--- config.mk ---
export PLATFORM = sky130hd
export DESIGN_NAME = frontend_top
export DESIGN_NICKNAME = d
export VERILOG_FILES = /design/src/verilog/fe_pkg.sv /design/src/verilog/frontend_top.sv /design/src/verilog/fetch_unit.sv /design/src/verilog/pipeline_unit.sv /design/src/verilog/idecoder.sv
export VERILOG_INCLUDE_DIRS = /design/src /design/src/verilog
export SDC_FILE = /design/constraint.sdc
export NUM_CORES = 1
export LEC_CHECK = 0
export ABC_AREA = 0
export BUFFER_PORTS_ARGS = -buffer_cell sky130_fd_sc_hd__buf_2
export CORE_MARGIN = 2
export CORE_UTILIZATION = 51
export DETAILED_ROUTE_END_ITERATION = 10
export MAX_ROUTING_LAYER = met4
export PLACE_DENSITY_LB_ADDON = 0.12
export SYNTH_ARGS = -nofsm -noshare
export SYNTH_HDL_FRONTEND = slang
export SYNTH_SLANG_ARGS = --single-unit
--- constraint.sdc ---
create_clock -name clk -period 4.2 [get_ports clk]
set_input_delay 0.42 -clock clk [delete_from_list [all_inputs] [get_ports clk]]
set_output_delay 0.42 -clock clk [all_outputs]
set_load 0.01 [all_outputs]
--- src/verilog/fe_settings.svh ---
`ifndef FE_SETTINGS_SVH
`define FE_SETTINGS_SVH

// First fetch address out of reset
`define FE_RESET_PC 32'h0000_0000

// Architectural NOP, cond AL with MSR-hint encoding
`define FE_NOP_INSTR 32'hE320_F000

`endif
--- src/verilog/fe_pkg.sv ---
`default_nettype none

package fe_pkg;

    typedef logic [31:0] instr_t;    // Raw instruction word
    typedef logic [31:0] addr_t;     // Byte address

    typedef logic [3:0]  cond_t;
    typedef logic [6:0]  opcode_t;   // Bits 27..21
    typedef logic [3:0]  reg_idx_t;
    typedef logic [1:0]  shift_t;

    typedef logic [4:0]  imm5_t;     // Shift amount
    typedef logic [11:0] imm12_t;    // Operand 2 or offset
    typedef logic [23:0] imm24_t;    // Branch offset

    // Instruction class, taken from bits 27..26
    typedef logic [1:0]  iclass_t;

    localparam iclass_t ICLASS_DP     = 2'b00;
    localparam iclass_t ICLASS_LDST   = 2'b01;
    localparam iclass_t ICLASS_BRANCH = 2'b10;
    localparam iclass_t ICLASS_OTHER  = 2'b11;

    // Fetch FSM for the instruction memory handshake
    typedef enum logic [1:0] {
        IDLE,
        REQ,            // Request out, waiting for ack
        DROP,           // Request out, result will be discarded
        WAIT_ACK_LOW
    } fetch_state_t;

endpackage

`default_nettype wire

--- src/verilog/frontend_top.sv ---
`timescale 1ns/1ps
`default_nettype none

module frontend_top (
    input  wire                  clk,
    input  wire                  rst_n,
    input  wire                  stall,
    input  wire                  redirect,
    input  wire fe_pkg::addr_t   redirect_target,
    input  wire                  imem_ack,
    input  wire fe_pkg::instr_t  imem_rdata,
    output logic                 imem_req,
    output fe_pkg::addr_t        imem_addr,
    output fe_pkg::instr_t       instr_out,
    output fe_pkg::cond_t        cond,
    output fe_pkg::opcode_t      opcode,
    output fe_pkg::iclass_t      iclass,
    output logic                 en_status,
    output fe_pkg::reg_idx_t     rn,
    output fe_pkg::reg_idx_t     rd,
    output fe_pkg::reg_idx_t     rs,
    output fe_pkg::reg_idx_t     rm,
    output fe_pkg::shift_t       shift_op,
    output fe_pkg::imm5_t        imm5,
    output fe_pkg::imm12_t       imm12,
    output fe_pkg::imm24_t       imm24,
    output logic                 p,
    output logic                 u,
    output logic                 w
);
    import fe_pkg::*;

    instr_t fetch_instr;
    logic   fetch_epoch;
    logic   cur_epoch;

    fetch_unit u_fetch (
        .clk             (clk),
        .rst_n           (rst_n),
        .stall           (stall),
        .redirect        (redirect),
        .redirect_target (redirect_target),
        .imem_ack        (imem_ack),
        .imem_rdata      (imem_rdata),
        .imem_req        (imem_req),
        .imem_addr       (imem_addr),
        .fetch_instr     (fetch_instr),
        .fetch_epoch     (fetch_epoch),
        .cur_epoch       (cur_epoch)
    );

    // Stored epoch is internal to the front end
    pipeline_unit u_pipe (
        .clk          (clk),
        .rst_n        (rst_n),
        .instr_in     (fetch_instr),
        .branch_in    (fetch_epoch),
        .branch_ref   (cur_epoch),
        .sel_stall    (stall),
        .instr_out    (instr_out),
        .branch_value (),
        .cond         (cond),
        .opcode       (opcode),
        .iclass       (iclass),
        .en_status    (en_status),
        .rn           (rn),
        .rd           (rd),
        .rs           (rs),
        .rm           (rm),
        .shift_op     (shift_op),
        .imm5         (imm5),
        .imm12        (imm12),
        .imm24        (imm24),
        .p            (p),
        .u            (u),
        .w            (w)
    );

endmodule

`default_nettype wire

--- src/verilog/fetch_unit.sv ---
`timescale 1ns/1ps
`default_nettype none

`include "fe_settings.svh"

module fetch_unit (
    input  wire                  clk,
    input  wire                  rst_n,
    input  wire                  stall,
    input  wire                  redirect,
    input  wire fe_pkg::addr_t   redirect_target,
    input  wire                  imem_ack,
    input  wire fe_pkg::instr_t  imem_rdata,
    output logic                 imem_req,
    output fe_pkg::addr_t        imem_addr,
    output fe_pkg::instr_t       fetch_instr,
    output logic                 fetch_epoch,
    output logic                 cur_epoch
);
    import fe_pkg::*;

    fetch_state_t state_q;

    addr_t  pc_q;
    addr_t  req_addr_q;     // Address held for the whole request
    logic   req_epoch_q;    // Epoch tag of the outstanding request
    logic   epoch_q;

    logic   buf_valid_q;
    instr_t buf_instr_q;
    logic   buf_epoch_q;

    logic   fill;
    logic   issue;

    // Matching ack, word goes into the buffer
    assign fill = (state_q == REQ) && imem_ack && !redirect && (req_epoch_q == epoch_q);

    // Ack must be low and the buffer free or leaving on this edge
    assign issue = ((state_q == IDLE) || (state_q == WAIT_ACK_LOW)) && !imem_ack &&
                   (!buf_valid_q || !stall || redirect);

    always_ff @(posedge clk or negedge rst_n) begin
        if (!rst_n) begin
            epoch_q <= 1'b0;
        end else if (redirect) begin
            epoch_q <= ~epoch_q;    // Older words become stale
        end
    end

    always_ff @(posedge clk or negedge rst_n) begin
        if (!rst_n) begin
            pc_q <= `FE_RESET_PC;
        end else if (redirect) begin
            pc_q <= redirect_target;
        end else if (fill) begin
            pc_q <= pc_q + 32'd4;
        end
    end

    // A request issued on the redirect edge already belongs to the new path
    always_ff @(posedge clk) begin
        if (issue) begin
            req_addr_q  <= redirect ? redirect_target : pc_q;
            req_epoch_q <= redirect ? ~epoch_q : epoch_q;
        end
    end

    always_ff @(posedge clk or negedge rst_n) begin
        if (!rst_n) begin
            state_q <= IDLE;
        end else begin
            case (state_q)
                IDLE: begin
                    if (issue) state_q <= REQ;
                end
                REQ: begin
                    if (imem_ack) begin
                        state_q <= WAIT_ACK_LOW;
                    end else if (redirect) begin
                        state_q <= DROP;    // Finish the handshake, discard data
                    end
                end
                DROP: begin
                    if (imem_ack) state_q <= WAIT_ACK_LOW;
                end
                WAIT_ACK_LOW: begin
                    if (issue) begin
                        state_q <= REQ;
                    end else if (!imem_ack) begin
                        state_q <= IDLE;
                    end
                end
                default: state_q <= IDLE;
            endcase
        end
    end

    // One-entry buffer, consumed on every stall-low edge
    always_ff @(posedge clk or negedge rst_n) begin
        if (!rst_n) begin
            buf_valid_q <= 1'b0;
        end else if (redirect) begin
            buf_valid_q <= 1'b0;
        end else if (fill) begin
            buf_valid_q <= 1'b1;
        end else if (!stall) begin
            buf_valid_q <= 1'b0;
        end
    end

    always_ff @(posedge clk) begin
        if (fill) begin
            buf_instr_q <= imem_rdata;
            buf_epoch_q <= req_epoch_q;
        end
    end

    assign imem_req    = (state_q == REQ) || (state_q == DROP);
    assign imem_addr   = req_addr_q;
    assign fetch_instr = buf_valid_q ? buf_instr_q : `FE_NOP_INSTR;
    assign fetch_epoch = buf_valid_q ? buf_epoch_q : epoch_q;   // Empty slot is a plain NOP
    assign cur_epoch   = epoch_q;

endmodule

`default_nettype wire

--- src/verilog/pipeline_unit.sv ---
`timescale 1ns/1ps
`default_nettype none

`include "fe_settings.svh"

module pipeline_unit (
    input  wire                  clk,
    input  wire                  rst_n,
    input  wire fe_pkg::instr_t  instr_in,
    input  wire                  branch_in,     // Epoch of instr_in
    input  wire                  branch_ref,    // Current epoch
    input  wire                  sel_stall,
    output fe_pkg::instr_t       instr_out,
    output logic                 branch_value,
    output fe_pkg::cond_t        cond,
    output fe_pkg::opcode_t      opcode,
    output fe_pkg::iclass_t      iclass,
    output logic                 en_status,
    output fe_pkg::reg_idx_t     rn,
    output fe_pkg::reg_idx_t     rd,
    output fe_pkg::reg_idx_t     rs,
    output fe_pkg::reg_idx_t     rm,
    output fe_pkg::shift_t       shift_op,
    output fe_pkg::imm5_t        imm5,
    output fe_pkg::imm12_t       imm12,
    output fe_pkg::imm24_t       imm24,
    output logic                 p,
    output logic                 u,
    output logic                 w
);
    import fe_pkg::*;

    instr_t instr_q;
    logic   epoch_q;
    instr_t dec_instr;

    // Word and its epoch move together, held while stalled
    always_ff @(posedge clk or negedge rst_n) begin
        if (!rst_n) begin
            instr_q <= `FE_NOP_INSTR;
            epoch_q <= 1'b0;
        end else if (!sel_stall) begin
            instr_q <= instr_in;
            epoch_q <= branch_in;
        end
    end

    // Squash a word fetched before the last redirect
    assign dec_instr    = (epoch_q == branch_ref) ? instr_q : `FE_NOP_INSTR;
    assign instr_out    = dec_instr;
    assign branch_value = epoch_q;

    idecoder u_idecoder (
        .instr     (dec_instr),
        .cond      (cond),
        .opcode    (opcode),
        .iclass    (iclass),
        .en_status (en_status),
        .rn        (rn),
        .rd        (rd),
        .rs        (rs),
        .rm        (rm),
        .shift_op  (shift_op),
        .imm5      (imm5),
        .imm12     (imm12),
        .imm24     (imm24),
        .p         (p),
        .u         (u),
        .w         (w)
    );

endmodule

`default_nettype wire

--- src/verilog/idecoder.sv ---
`timescale 1ns/1ps
`default_nettype none

module idecoder (
    input  wire fe_pkg::instr_t  instr,
    output fe_pkg::cond_t        cond,
    output fe_pkg::opcode_t      opcode,
    output fe_pkg::iclass_t      iclass,
    output logic                 en_status,
    output fe_pkg::reg_idx_t     rn,
    output fe_pkg::reg_idx_t     rd,
    output fe_pkg::reg_idx_t     rs,
    output fe_pkg::reg_idx_t     rm,
    output fe_pkg::shift_t       shift_op,
    output fe_pkg::imm5_t        imm5,
    output fe_pkg::imm12_t       imm12,
    output fe_pkg::imm24_t       imm24,
    output logic                 p,
    output logic                 u,
    output logic                 w
);
    import fe_pkg::*;

    iclass_t cls;
    logic    is_dp;
    logic    is_ldst;

    assign cls     = instr[27:26];
    assign is_dp   = (cls == ICLASS_DP);
    assign is_ldst = (cls == ICLASS_LDST);

    // Fixed-position fields, valid whatever the class
    assign cond     = instr[31:28];
    assign opcode   = instr[27:21];
    assign iclass   = cls;

    assign rn       = instr[19:16];
    assign rd       = instr[15:12];
    assign rs       = instr[11:8];
    assign rm       = instr[3:0];

    assign shift_op = instr[6:5];
    assign imm5     = instr[11:7];      // Shift amount for register operand
    assign imm12    = instr[11:0];
    assign imm24    = instr[23:0];      // Word offset for B/BL

    // S bit only means something for data processing
    assign en_status = is_dp ? instr[20] : 1'b0;

    // Pre-index, up/down and writeback for loads and stores
    assign p = is_ldst ? instr[24] : 1'b0;
    assign u = is_ldst ? instr[23] : 1'b0;
    assign w = is_ldst ? instr[21] : 1'b0;

endmodule

`default_nettype wire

▶ **Exercise directions**: Reproduce exactly the entries above, limited to the lines from the one with "export VERILOG_INCLUDE_DIRS = /design/src" through the one with "export SYNTH_ARGS = -nofsm -noshare", both included.

▶ **Written solution**:
export VERILOG_INCLUDE_DIRS = /design/src /design/src/verilog
export SDC_FILE = /design/constraint.sdc
export NUM_CORES = 1
export LEC_CHECK = 0
export ABC_AREA = 0
export BUFFER_PORTS_ARGS = -buffer_cell sky130_fd_sc_hd__buf_2
export CORE_MARGIN = 2
export CORE_UTILIZATION = 51
export DETAILED_ROUTE_END_ITERATION = 10
export MAX_ROUTING_LAYER = met4
export PLACE_DENSITY_LB_ADDON = 0.12
export SYNTH_ARGS = -nofsm -noshare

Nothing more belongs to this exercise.